- About this task
Give the lines again, unchanged, starting with the line containing "esc_cnt_q <= esc_cnt_d;" and ending with the last line of the data below.

- Input data
--- src/rtl/pong_key_decoder.sv ---
// Turns UART keyboard bytes into Pong controls: held paddle directions,
// a start pulse, a pause toggle, and an unknown-byte pulse.
module pong_key_decoder #(
  parameter int HOLD_CYCLES = 2_500_000,
  parameter int ESC_TIMEOUT = 21_700
) (
  input  logic       i_Clk,
  input  logic       i_Rst_L,
  input  logic       i_RX_DV,
  input  logic [7:0] i_RX_Byte,
  output logic       o_P1_Up,
  output logic       o_P1_Dn,
  output logic       o_P2_Up,
  output logic       o_P2_Dn,
  output logic       o_Start,
  output logic       o_Pause,
  output logic       o_Unknown
);

  localparam int HW = $clog2(HOLD_CYCLES + 1);
  localparam int EW = $clog2(ESC_TIMEOUT + 1);

  localparam logic [HW-1:0] HOLD_LOAD = HW'(HOLD_CYCLES);
  localparam logic [HW-1:0] HOLD_ONE  = HW'(1);
  localparam logic [EW-1:0] ESC_LOAD  = EW'(ESC_TIMEOUT);
  localparam logic [EW-1:0] ESC_ONE   = EW'(1);

  typedef enum logic [1:0] {
    ST_IDLE = 2'd0,
    ST_ESC  = 2'd1,
    ST_CSI  = 2'd2
  } state_e;

  typedef enum logic [1:0] {
    DIR_NONE = 2'b00,
    DIR_UP   = 2'b01,
    DIR_DN   = 2'b10
  } dir_e;

  state_e        state_q, state_d;
  logic [EW-1:0] esc_cnt_q, esc_cnt_d;
  logic          start_q, start_d;
  logic          unknown_q, unknown_d;
  logic          pause_q, pause_d;
  logic          idle_decode;

  // Index 0 is player 1, index 1 is player 2.
  dir_e          dir_q  [2];
  dir_e          dir_d  [2];
  dir_e          p_cmd  [2];
  logic [HW-1:0] hold_q [2];
  logic [HW-1:0] hold_d [2];

  // NOTE: every signal gets a default before the case so no path can leave it
  // unassigned; otherwise synthesis infers a latch.
  always_comb begin
    state_d     = state_q;
    esc_cnt_d   = esc_cnt_q;
    start_d     = 1'b0;
    unknown_d   = 1'b0;
    pause_d     = pause_q;
    idle_decode = 1'b0;
    p_cmd[0]    = DIR_NONE;
    p_cmd[1]    = DIR_NONE;

    case (state_q)
      ST_ESC: begin
        if (i_RX_DV) begin
          if (i_RX_Byte == 8'h5B) begin
            state_d   = ST_CSI;
            esc_cnt_d = ESC_LOAD;
          end else if (i_RX_Byte == 8'h1B) begin
            esc_cnt_d = ESC_LOAD;
          end else begin
            // Not a sequence after all: treat the byte as a plain key.
            state_d     = ST_IDLE;
            esc_cnt_d   = '0;
            idle_decode = 1'b1;
          end
        end else begin
          if (esc_cnt_q != '0) esc_cnt_d = esc_cnt_q - ESC_ONE;
          if (esc_cnt_d == '0) state_d = ST_IDLE;
        end
      end

      ST_CSI: begin
        if (i_RX_DV) begin
          state_d   = ST_IDLE;
          esc_cnt_d = '0;
          case (i_RX_Byte)
            8'h41:   p_cmd[1]  = DIR_UP;
            8'h42:   p_cmd[1]  = DIR_DN;
            default: unknown_d = 1'b1;
          endcase
        end else begin
          if (esc_cnt_q != '0) esc_cnt_d = esc_cnt_q - ESC_ONE;
          if (esc_cnt_d == '0) state_d = ST_IDLE;
        end
      end

      default: idle_decode = i_RX_DV;
    endcase

    if (idle_decode) begin
      case (i_RX_Byte)
        8'h77, 8'h57: p_cmd[0] = DIR_UP;
        8'h73, 8'h53: p_cmd[0] = DIR_DN;
        8'h20:        start_d  = 1'b1;
        8'h70, 8'h50: pause_d  = ~pause_q;
        8'h1B: begin
          state_d   = ST_ESC;
          esc_cnt_d = ESC_LOAD;
        end
        default:      unknown_d = 1'b1;
      endcase
    end
  end

  // A fresh command always wins over expiry, so a key landing on the
  // expiry cycle keeps the paddle moving without a gap.
  always_comb begin
    for (int p = 0; p < 2; p++) begin
      dir_d[p]  = dir_q[p];
      hold_d[p] = hold_q[p];
      if (p_cmd[p] != DIR_NONE) begin
        dir_d[p]  = p_cmd[p];
        hold_d[p] = HOLD_LOAD;
      end else if (hold_q[p] != '0) begin
        hold_d[p] = hold_q[p] - HOLD_ONE;
        if (hold_d[p] == '0) dir_d[p] = DIR_NONE;
      end
    end
  end

  // NOTE: state registers use non-blocking assignments so every flop samples
  // the pre-edge values regardless of statement order.
  always_ff @(posedge i_Clk or negedge i_Rst_L) begin
    if (!i_Rst_L) begin
      state_q   <= ST_IDLE;
      esc_cnt_q <= '0;
      start_q   <= 1'b0;
      unknown_q <= 1'b0;
      pause_q   <= 1'b0;
      for (int p = 0; p < 2; p++) begin
        dir_q[p]  <= DIR_NONE;
        hold_q[p] <= '0;
      end
    end else begin
      state_q   <= state_d;
      esc_cnt_q <= esc_cnt_d;
      start_q   <= start_d;
      unknown_q <= unknown_d;
      pause_q   <= pause_d;
      for (int p = 0; p < 2; p++) begin
        dir_q[p]  <= dir_d[p];
        hold_q[p] <= hold_d[p];
      end
    end
  end

  assign o_P1_Up   = (dir_q[0] == DIR_UP);
  assign o_P1_Dn   = (dir_q[0] == DIR_DN);
  assign o_P2_Up   = (dir_q[1] == DIR_UP);
  assign o_P2_Dn   = (dir_q[1] == DIR_DN);
  assign o_Start   = start_q;
  assign o_Pause   = pause_q;
  assign o_Unknown = unknown_q;

endmodule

- Written solution
      esc_cnt_q <= esc_cnt_d;
      start_q   <= start_d;
      unknown_q <= unknown_d;
      pause_q   <= pause_d;
      for (int p = 0; p < 2; p++) begin
        dir_q[p]  <= dir_d[p];
        hold_q[p] <= hold_d[p];
      end
    end
  end

  assign o_P1_Up   = (dir_q[0] == DIR_UP);
  assign o_P1_Dn   = (dir_q[0] == DIR_DN);
  assign o_P2_Up   = (dir_q[1] == DIR_UP);
  assign o_P2_Dn   = (dir_q[1] == DIR_DN);
  assign o_Start   = start_q;
  assign o_Pause   = pause_q;
  assign o_Unknown = unknown_q;

endmodule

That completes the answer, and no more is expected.